They aren't athletes and a trip to Beijing isn't in the cards, but geologists working for one of the world's leading copper producers are on a quest for gold. In Peru.

Southern Copper's (NYSE:PCU) focus is on -- you guessed it -- copper, but since copper and gold are often found in shared geological structures, and given the forecasts for continued strength for gold, the company now appears to be molding gold into a strategic objective.

At a mining conference in Peru this week, Southern Copper CEO Oscar Gonzalez informed reporters that geologists will be working in three separate regions of Peru. If a commercially viable gold deposit is found, the company envisions a joint venture with a gold mining company, where Southern Copper would maintain a nonoperating majority stake.

Southern Copper is currently developing a copper/gold project called Tantahuatay, and is targeting production to mid-2010. The property is located just 30 kilometers (18.6 miles) from the prolific Yanacocha mine, which is operated by Newmont Mining (NYSE:NEM) in a joint venture with Peruvian miner Buenaventura (NYSE:BVN). With an estimated 1 million ounces of gold in the ground, Tantahuatay is small potatoes compared to Newmont's 27.5 million-ounce Yanacocha mine, but those are some tasty potatoes.
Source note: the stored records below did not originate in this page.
--- src/rtl/bitband_bridge.sv ---
module bitband_bridge
    import bb_pkg::*;
#(
    parameter int              ADDR_W    = 32,
    parameter int              WIN_BITS  = 25,
    parameter logic [ADDR_W-1:0] REAL_BASE = 32'h2000_0000
) (
    input  logic              clk,
    input  logic              rst_n,
    input  logic              s_req,
    input  logic [ADDR_W-1:0] s_addr,
    input  logic              s_we,
    input  logic [1:0]        s_size,
    input  logic [BUS_W-1:0]  s_wdata,
    output logic              s_ready,
    output logic [BUS_W-1:0]  s_rdata,
    output logic              s_err,
    output logic              m_req,
    output logic              m_we,
    output logic              m_lock,
    output logic [ADDR_W-1:0] m_addr,
    output logic [1:0]        m_size,
    output logic [LANES-1:0]  m_be,
    output logic [BUS_W-1:0]  m_wdata,
    input  logic              m_ack,
    input  logic [BUS_W-1:0]  m_rdata,
    input  logic              m_err
);

    localparam int IDX_W = WIN_BITS - 2;

    bb_state_e         state;
    logic              cap_en, rd_load, err_set;
    logic [IDX_W-1:0]  cap_idx;
    logic [1:0]        cap_size;
    logic              cap_we, cap_wbit;
    logic [BUS_W-1:0]  rd_word;
    logic              resp_err;
    logic [POS_W-1:0]  bit_pos;
    logic              sel_bit;
    logic              unused_bits;

    assign unused_bits = ^{s_addr[ADDR_W-1:WIN_BITS], s_addr[1:0], s_wdata[BUS_W-1:1], state};

    bb_ctrl u_ctrl (
        .clk     (clk),
        .rst_n   (rst_n),
        .s_req   (s_req),
        .cap_we  (cap_we),
        .m_ack   (m_ack),
        .m_err   (m_err),
        .state   (state),
        .cap_en  (cap_en),
        .rd_load (rd_load),
        .err_set (err_set),
        .m_req   (m_req),
        .m_we    (m_we),
        .m_lock  (m_lock),
        .s_ready (s_ready)
    );

    always_ff @(posedge clk or negedge rst_n) begin
        if (!rst_n) begin
            cap_idx  <= '0;
            cap_size <= 2'd0;
            cap_we   <= 1'b0;
            cap_wbit <= 1'b0;
            rd_word  <= '0;
            resp_err <= 1'b0;
        end else begin
            if (cap_en) begin
                cap_idx  <= s_addr[WIN_BITS-1:2];
                cap_size <= s_size;
                cap_we   <= s_we;
                cap_wbit <= s_wdata[0];
                resp_err <= 1'b0;
            end
            if (rd_load) rd_word  <= m_rdata;
            if (err_set) resp_err <= 1'b1;
        end
    end

    bb_addr_map #(
        .ADDR_W   (ADDR_W),
        .WIN_BITS (WIN_BITS),
        .REAL_BASE(REAL_BASE)
    ) u_map (
        .word_idx (cap_idx),
        .size     (cap_size),
        .back_addr(m_addr),
        .be       (m_be),
        .bit_pos  (bit_pos)
    );

    bb_bit_merge u_merge (
        .word    (rd_word),
        .bit_pos (bit_pos),
        .new_val (cap_wbit),
        .bit_out (sel_bit),
        .merged  (m_wdata)
    );

    assign m_size  = cap_size;
    assign s_err   = s_ready && resp_err;
    assign s_rdata = {{(BUS_W-1){1'b0}}, s_ready && !cap_we && !resp_err && sel_bit};

endmodule
### src/rtl/pcs_op_decode.sv
module pcs_op_decode
   import pcs_pkg::*;
(
   input  logic   step_i,
   input  logic   skip_i,
   input  logic   zero_i,
   input  logic   jump_i,
   input  logic   call_i,
   input  logic   ret_i,
   output pc_op_e op_o
);

   always_comb begin
      if (ret_i)                 op_o = OP_RET;
      else if (call_i)           op_o = OP_CALL;
      else if (jump_i)           op_o = OP_JUMP;
      else if (skip_i && zero_i) op_o = OP_SKIP;
      else if (skip_i || step_i) op_o = OP_STEP;
      else                       op_o = OP_HOLD;
   end

endmodule

### src/rtl/pcs_next_pc.sv
module pcs_next_pc
   import pcs_pkg::*;
#(
   parameter int PC_W   = 11,
   parameter int LOW_W  = 9,
   parameter int PAGE_W = 2
) (
   input  pc_op_e            op_i,
   input  logic [PC_W-1:0]   pc_i,
   input  logic [LOW_W-1:0]  target_i,
   input  logic [PAGE_W-1:0] page_i,
   input  logic [PC_W-1:0]   top_i,
   output logic [PC_W-1:0]   pc_next_o,
   output logic [PC_W-1:0]   ret_addr_o
);

   localparam logic [PC_W-1:0] ONE = PC_W'(1);
   localparam logic [PC_W-1:0] TWO = PC_W'(2);

   logic [PC_W-1:0] absolute;

   generate
      if (PC_W != LOW_W + PAGE_W) begin : g_bad_split
         $error("pcs_next_pc: PC_W must equal LOW_W + PAGE_W");
      end
      if (PAGE_W > 0) begin : g_paged
         assign absolute = {page_i, target_i};
      end else begin : g_flat
         assign absolute = PC_W'(target_i);
      end
   endgenerate

   assign ret_addr_o = pc_i + ONE;

   always_comb begin
      case (op_i)
         OP_STEP: pc_next_o = pc_i + ONE;
         OP_SKIP: pc_next_o = pc_i + TWO;
         OP_JUMP: pc_next_o = absolute;
         OP_CALL: pc_next_o = absolute;
         OP_RET:  pc_next_o = top_i;
         default: pc_next_o = pc_i;
      endcase
   end

endmodule

### src/rtl/pcs_ret_stack.sv
module pcs_ret_stack #(
   parameter int W     = 11,
   parameter int DEPTH = 8
) (
   input  logic         clk,
   input  logic         rst_n,
   input  logic         push_i,
   input  logic         pop_i,
   input  logic [W-1:0] data_i,
   output logic [W-1:0] top_o,
   output logic         fault_o
);

   localparam int CNT_W = $clog2(DEPTH + 1);
   localparam logic [CNT_W-1:0] FULL = CNT_W'(DEPTH);

   logic [W-1:0]     slot [DEPTH];
   logic [CNT_W-1:0] level;

   generate
      if (DEPTH < 2) begin : g_bad_depth
         $error("pcs_ret_stack: DEPTH must be at least 2");
      end
      for (genvar i = 0; i < DEPTH; i++) begin : g_slot
         always_ff @(posedge clk or negedge rst_n) begin
            if (!rst_n) begin
               slot[i] <= '0;
            end else if (push_i) begin
               if (i == 0) slot[i] <= data_i;
               else        slot[i] <= slot[(i == 0) ? 0 : i-1];
            end else if (pop_i) begin
               if (i != DEPTH-1) slot[i] <= slot[(i == DEPTH-1) ? i : i+1];
            end
         end
      end
   endgenerate

   always_ff @(posedge clk or negedge rst_n) begin
      if (!rst_n) begin
         level   <= '0;
         fault_o <= 1'b0;
      end else if (push_i) begin
         if (level == FULL) fault_o <= 1'b1;
         else               level   <= level + 1'b1;
      end else if (pop_i) begin
         if (level == '0) fault_o <= 1'b1;
         else             level   <= level - 1'b1;
      end
   end

   assign top_o = slot[0];

   assert_level_bound_R8: assert property (@(posedge clk) disable iff (!rst_n)
      level <= FULL);

   assert_push_lands_R6: assert property (@(posedge clk) disable iff (!rst_n)
      push_i |=> top_o == $past(data_i));

   assert_underflow_flag_R9: assert property (@(posedge clk) disable iff (!rst_n)
      (pop_i && !push_i && level == '0) |=> fault_o);

   assert_overflow_flag_R8: assert property (@(posedge clk) disable iff (!rst_n)
      (push_i && level == FULL) |=> fault_o);

   assert_fault_sticky_R11: assert property (@(posedge clk) disable iff (!rst_n)
      fault_o |=> fault_o);

endmodule
File: src/rtl/irq_stack_seq.sv
module irq_stack_seq
  import stk_seq_pkg::*;
#(
  parameter logic [15:0] VEC_TOP = 16'hFFFE
) (
  input  logic        clk,
  input  logic        rstN,
  input  logic        nmiReq,
  input  logic        firqReq,
  input  logic        irqReq,
  input  logic        swiReq,
  input  logic [1:0]  swiSel,
  input  logic        cwaiReq,
  input  logic [7:0]  cwaiMask,
  input  logic        rtiReq,
  input  logic [15:0] pcIn,
  input  logic [15:0] uIn,
  input  logic [15:0] yIn,
  input  logic [15:0] xIn,
  input  logic [15:0] sIn,
  input  logic [7:0]  dpIn,
  input  logic [7:0]  aIn,
  input  logic [7:0]  bIn,
  input  logic [7:0]  ccIn,
  output logic [15:0] memAddr,
  output logic        memWr,
  output logic        memRd,
  output logic [7:0]  memWdata,
  input  logic [7:0]  memRdata,
  output logic        pcLoad,
  output logic [15:0] pcOut,
  output logic        ccLoad,
  output logic [7:0]  ccOut,
  output logic        sLoad,
  output logic [15:0] sOut,
  output logic        laneWe,
  output logic [3:0]  laneSel,
  output logic [7:0]  laneData,
  output logic        busy,
  output logic        done
);
  seqStrobe_t        strb;
  logic [BYTE_W-1:0] ccWork;

  stk_seq_ctrl u_ctrl (
    .clk          (clk),
    .rstN         (rstN),
    .nmiReq       (nmiReq),
    .firqReq      (firqReq),
    .irqReq       (irqReq),
    .swiReq       (swiReq),
    .swiSel       (swiSel),
    .cwaiReq      (cwaiReq),
    .rtiReq       (rtiReq),
    .irqMaskNow   (ccIn[CC_I]),
    .firqMaskNow  (ccIn[CC_F]),
    .irqMaskWait  (ccWork[CC_I]),
    .firqMaskWait (ccWork[CC_F]),
    .pulledE      (memRdata[CC_E]),
    .strb         (strb),
    .busy         (busy),
    .done         (done)
  );

  stk_seq_dp #(.VEC_TOP(VEC_TOP)) u_dp (
    .clk      (clk),
    .rstN     (rstN),
    .strb     (strb),
    .cwaiMask (cwaiMask),
    .pcIn     (pcIn),
    .uIn      (uIn),
    .yIn      (yIn),
    .xIn      (xIn),
    .sIn      (sIn),
    .dpIn     (dpIn),
    .aIn      (aIn),
    .bIn      (bIn),
    .ccIn     (ccIn),
    .memRdata (memRdata),
    .memAddr  (memAddr),
    .memWr    (memWr),
    .memRd    (memRd),
    .memWdata (memWdata),
    .pcLoad   (pcLoad),
    .pcOut    (pcOut),
    .ccLoad   (ccLoad),
    .ccOut    (ccOut),
    .sLoad    (sLoad),
    .sOut     (sOut),
    .laneWe   (laneWe),
    .laneSel  (laneSel),
    .laneData (laneData),
    .ccWork   (ccWork)
  );

  // the memory port never reads and writes in the same cycle
  p_rw_excl_r4: assert property (@(posedge clk) disable iff (!rstN)
    !(memRd && memWr));
  // memory is only touched inside a running sequence
  p_mem_in_busy_r11: assert property (@(posedge clk) disable iff (!rstN)
    (memWr || memRd) |-> busy);
  // final stack pointer and PC are loaded together with done
  p_done_loads_r6: assert property (@(posedge clk) disable iff (!rstN)
    done |-> (sLoad && pcLoad));
endmodule
--- src/rtl/lbus_pkg.sv ---
// Shared types for the multiplexed local bus controller.
// Assumes the sequencer and the pin decoder agree on these encodings.
package lbus_pkg;

    typedef enum logic [3:0] {
        ST_IDLE,
        ST_T1,
        ST_T2,
        ST_T3,
        ST_TW,
        ST_T4,
        ST_HFLT,
        ST_HELD,
        ST_RSM
    } bus_st_t;

    localparam logic [2:0] STS_PASSIVE = 3'b111;
    localparam logic [2:0] STS_READ    = 3'b101;
    localparam logic [2:0] STS_WRITE   = 3'b110;

endpackage

--- src/rtl/lbus_rdy_sync.sv ---
// Ready combiner: the synchronous ready is used directly, and the
// asynchronous ready passes through a STAGES-deep flop chain first.
// Assumes STAGES >= 1.
module lbus_rdy_sync #(
    parameter int STAGES = 2
) (
    input  logic clk,
    input  logic rst_n,
    input  logic srdy,
    input  logic ardy,
    output logic bus_ready
);
    logic [STAGES-1:0] chain;

    for (genvar i = 0; i < STAGES; i++) begin : g_stage
        if (i == 0) begin : g_first
            // First stage samples the raw asynchronous ready.
            always_ff @(posedge clk) begin
                if (!rst_n) chain[0] <= 1'b0;
                else        chain[0] <= ardy;
            end
        end else begin : g_next
            // Later stages pass the value one flop further.
            always_ff @(posedge clk) begin
                if (!rst_n) chain[i] <= 1'b0;
                else        chain[i] <= chain[i-1];
            end
        end
    end

    assign bus_ready = srdy | chain[STAGES-1];

endmodule

--- src/rtl/lbus_seq.sv ---
// Bus cycle sequencer: steps T1-T2-T3-(Tw)-T4 and runs the hold handoff.
// It latches the request when a cycle starts and captures read data
// at the edge where ready ends the data phase.
// Assumes req_valid is sampled only in idle and hold only at cycle boundaries.
module lbus_seq
    import lbus_pkg::*;
#(
    parameter int ADDR_W = 20,
    parameter int DATA_W = 16
) (
    input  logic              clk,
    input  logic              rst_n,
    input  logic              req_valid,
    input  logic [ADDR_W-1:0] req_addr,
    input  logic              req_write,
    input  logic              req_hi_byte,
    input  logic [DATA_W-1:0] req_wdata,
    input  logic              bus_ready,
    input  logic              hold,
    input  logic [DATA_W-1:0] ad_in,
    output bus_st_t           st,
    output logic [ADDR_W-1:0] cur_addr,
    output logic              cur_write,
    output logic              cur_hi_byte,
    output logic [DATA_W-1:0] cur_wdata,
    output logic [DATA_W-1:0] rdata,
    output logic              done
);
    bus_st_t st_nx;
    logic    start;
    logic    data_end;

    assign start    = (st == ST_IDLE) && !hold && req_valid;
    assign data_end = ((st == ST_T3) || (st == ST_TW)) && bus_ready;

    // Next-state choice for the cycle and hold handoff.
    always_comb begin
        st_nx = st;
        case (st)
            ST_IDLE: if (hold)           st_nx = ST_HFLT;
                     else if (req_valid) st_nx = ST_T1;
            ST_T1:   st_nx = ST_T2;
            ST_T2:   st_nx = ST_T3;
            ST_T3,
            ST_TW:   st_nx = bus_ready ? ST_T4 : ST_TW;
            ST_T4:   st_nx = hold ? ST_HFLT : ST_IDLE;
            ST_HFLT: st_nx = ST_HELD;
            ST_HELD: if (!hold) st_nx = ST_RSM;
            ST_RSM:  st_nx = ST_IDLE;
            default: st_nx = ST_IDLE;
        endcase
    end

    // State register.
    always_ff @(posedge clk) begin
        if (!rst_n) st <= ST_IDLE;
        else        st <= st_nx;
    end

    // Request latch, loaded as a cycle starts.
    always_ff @(posedge clk) begin
        if (!rst_n) begin
            cur_addr    <= '0;
            cur_write   <= 1'b0;
            cur_hi_byte <= 1'b0;
            cur_wdata   <= '0;
        end else if (start) begin
            cur_addr    <= req_addr;
            cur_write   <= req_write;
            cur_hi_byte <= req_hi_byte;
            cur_wdata   <= req_wdata;
        end
    end

    // Read data capture on the edge that closes the data phase.
    always_ff @(posedge clk) begin
        if (!rst_n)                     rdata <= '0;
        else if (data_end && !cur_write) rdata <= ad_in;
    end

    assign done = (st == ST_T4);

endmodule

--- src/rtl/lbus_pin_drv.sv ---
// Pin decoder: turns the sequencer state and latched request into pin
// values and drive enables. It also holds the reset drive-then-release
// window for the strobes, status and lock.
// Assumes "floated" is shown by the matching enable being low.
module lbus_pin_drv
    import lbus_pkg::*;
#(
    parameter int ADDR_W = 20,
    parameter int DATA_W = 16,
    localparam int HI_W  = ADDR_W - DATA_W
) (
    input  logic              clk,
    input  logic              rst_n,
    input  bus_st_t           st,
    input  logic [ADDR_W-1:0] cur_addr,
    input  logic              cur_write,
    input  logic              cur_hi_byte,
    input  logic [DATA_W-1:0] cur_wdata,
    output logic [DATA_W-1:0] ad_out,
    output logic              ad_oe,
    output logic [HI_W-1:0]   ahi_out,
    output logic              ahi_oe,
    output logic              bhe_n,
    output logic              bhe_oe,
    output logic              ale,
    output logic              rd_n,
    output logic              wr_n,
    output logic              den_n,
    output logic              strobe_oe,
    output logic              dtr,
    output logic              dtr_oe,
    output logic [2:0]        sts,
    output logic              sts_oe,
    output logic              lock_n,
    output logic              lock_oe,
    output logic              hlda
);
    logic rst_a;
    logic rst_b;
    logic rst_drive;
    logic in_cycle;
    logic data_ph;
    logic owned;

    // Reset age flops: rst_b is set once reset has lasted two edges.
    always_ff @(posedge clk) begin
        rst_a <= ~rst_n;
        rst_b <= rst_a & ~rst_n;
    end

    assign rst_drive = ~rst_n & ~rst_b;
    assign in_cycle  = (st == ST_T1) || (st == ST_T2) || (st == ST_T3) ||
                       (st == ST_TW) || (st == ST_T4);
    assign data_ph   = (st == ST_T2) || (st == ST_T3) || (st == ST_TW);
    assign owned     = (st != ST_HFLT) && (st != ST_HELD) && (st != ST_RSM);

    // Pin values and enables for reset, owned and released bus.
    always_comb begin
        ad_out    = cur_addr[DATA_W-1:0];
        ad_oe     = 1'b0;
        ahi_out   = cur_addr[ADDR_W-1:DATA_W];
        ahi_oe    = 1'b0;
        bhe_n     = ~cur_hi_byte;
        bhe_oe    = 1'b0;
        ale       = 1'b0;
        rd_n      = 1'b1;
        wr_n      = 1'b1;
        den_n     = 1'b1;
        strobe_oe = 1'b0;
        dtr       = 1'b1;
        dtr_oe    = 1'b0;
        sts       = STS_PASSIVE;
        sts_oe    = 1'b0;
        lock_n    = 1'b1;
        lock_oe   = 1'b0;
        hlda      = 1'b0;
        if (!rst_n) begin
            strobe_oe = rst_drive;
            sts_oe    = rst_drive;
            lock_oe   = rst_drive;
        end else if (owned) begin
            strobe_oe = 1'b1;
            sts_oe    = 1'b1;
            lock_oe   = 1'b1;
            dtr_oe    = 1'b1;
            ahi_oe    = in_cycle;
            bhe_oe    = in_cycle;
            dtr       = in_cycle ? cur_write : 1'b1;
            if (st == ST_T1) begin
                ale   = 1'b1;
                ad_oe = 1'b1;
            end
            if (data_ph) begin
                den_n = 1'b0;
                rd_n  = cur_write;
                wr_n  = ~cur_write;
                if (cur_write) begin
                    ad_out = cur_wdata;
                    ad_oe  = 1'b1;
                end
            end
            if ((st == ST_T1) || data_ph)
                sts = cur_write ? STS_WRITE : STS_READ;
        end else begin
            hlda = (st == ST_HELD);
        end
    end

endmodule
Because of the geology, Southern Copper has devised an unusual joint venture with Buenaventura to develop Tantahuatay. The Tantahuatay deposit consists of a clearly delineated layer of gold-bearing material set atop a layer of copper ore. According to Gonzales, the plan under consideration would have Buenaventura mine the gold, after which Southern Copper would step in to mine the copper. As envisioned, the venture draws logically upon the strengths of each company, and looks to this Fool to be an efficient strategy for production.

Between the tantalizing Tantahuatay project and the concerted effort to locate additional gold deposits in Peru, Southern Copper continues to impress me with its profit potential. Toss in the roughly 18 million ounces of silver and 36 million pounds of molybdenum sold in 2007, and it might be time for the company to consider a more inclusive name.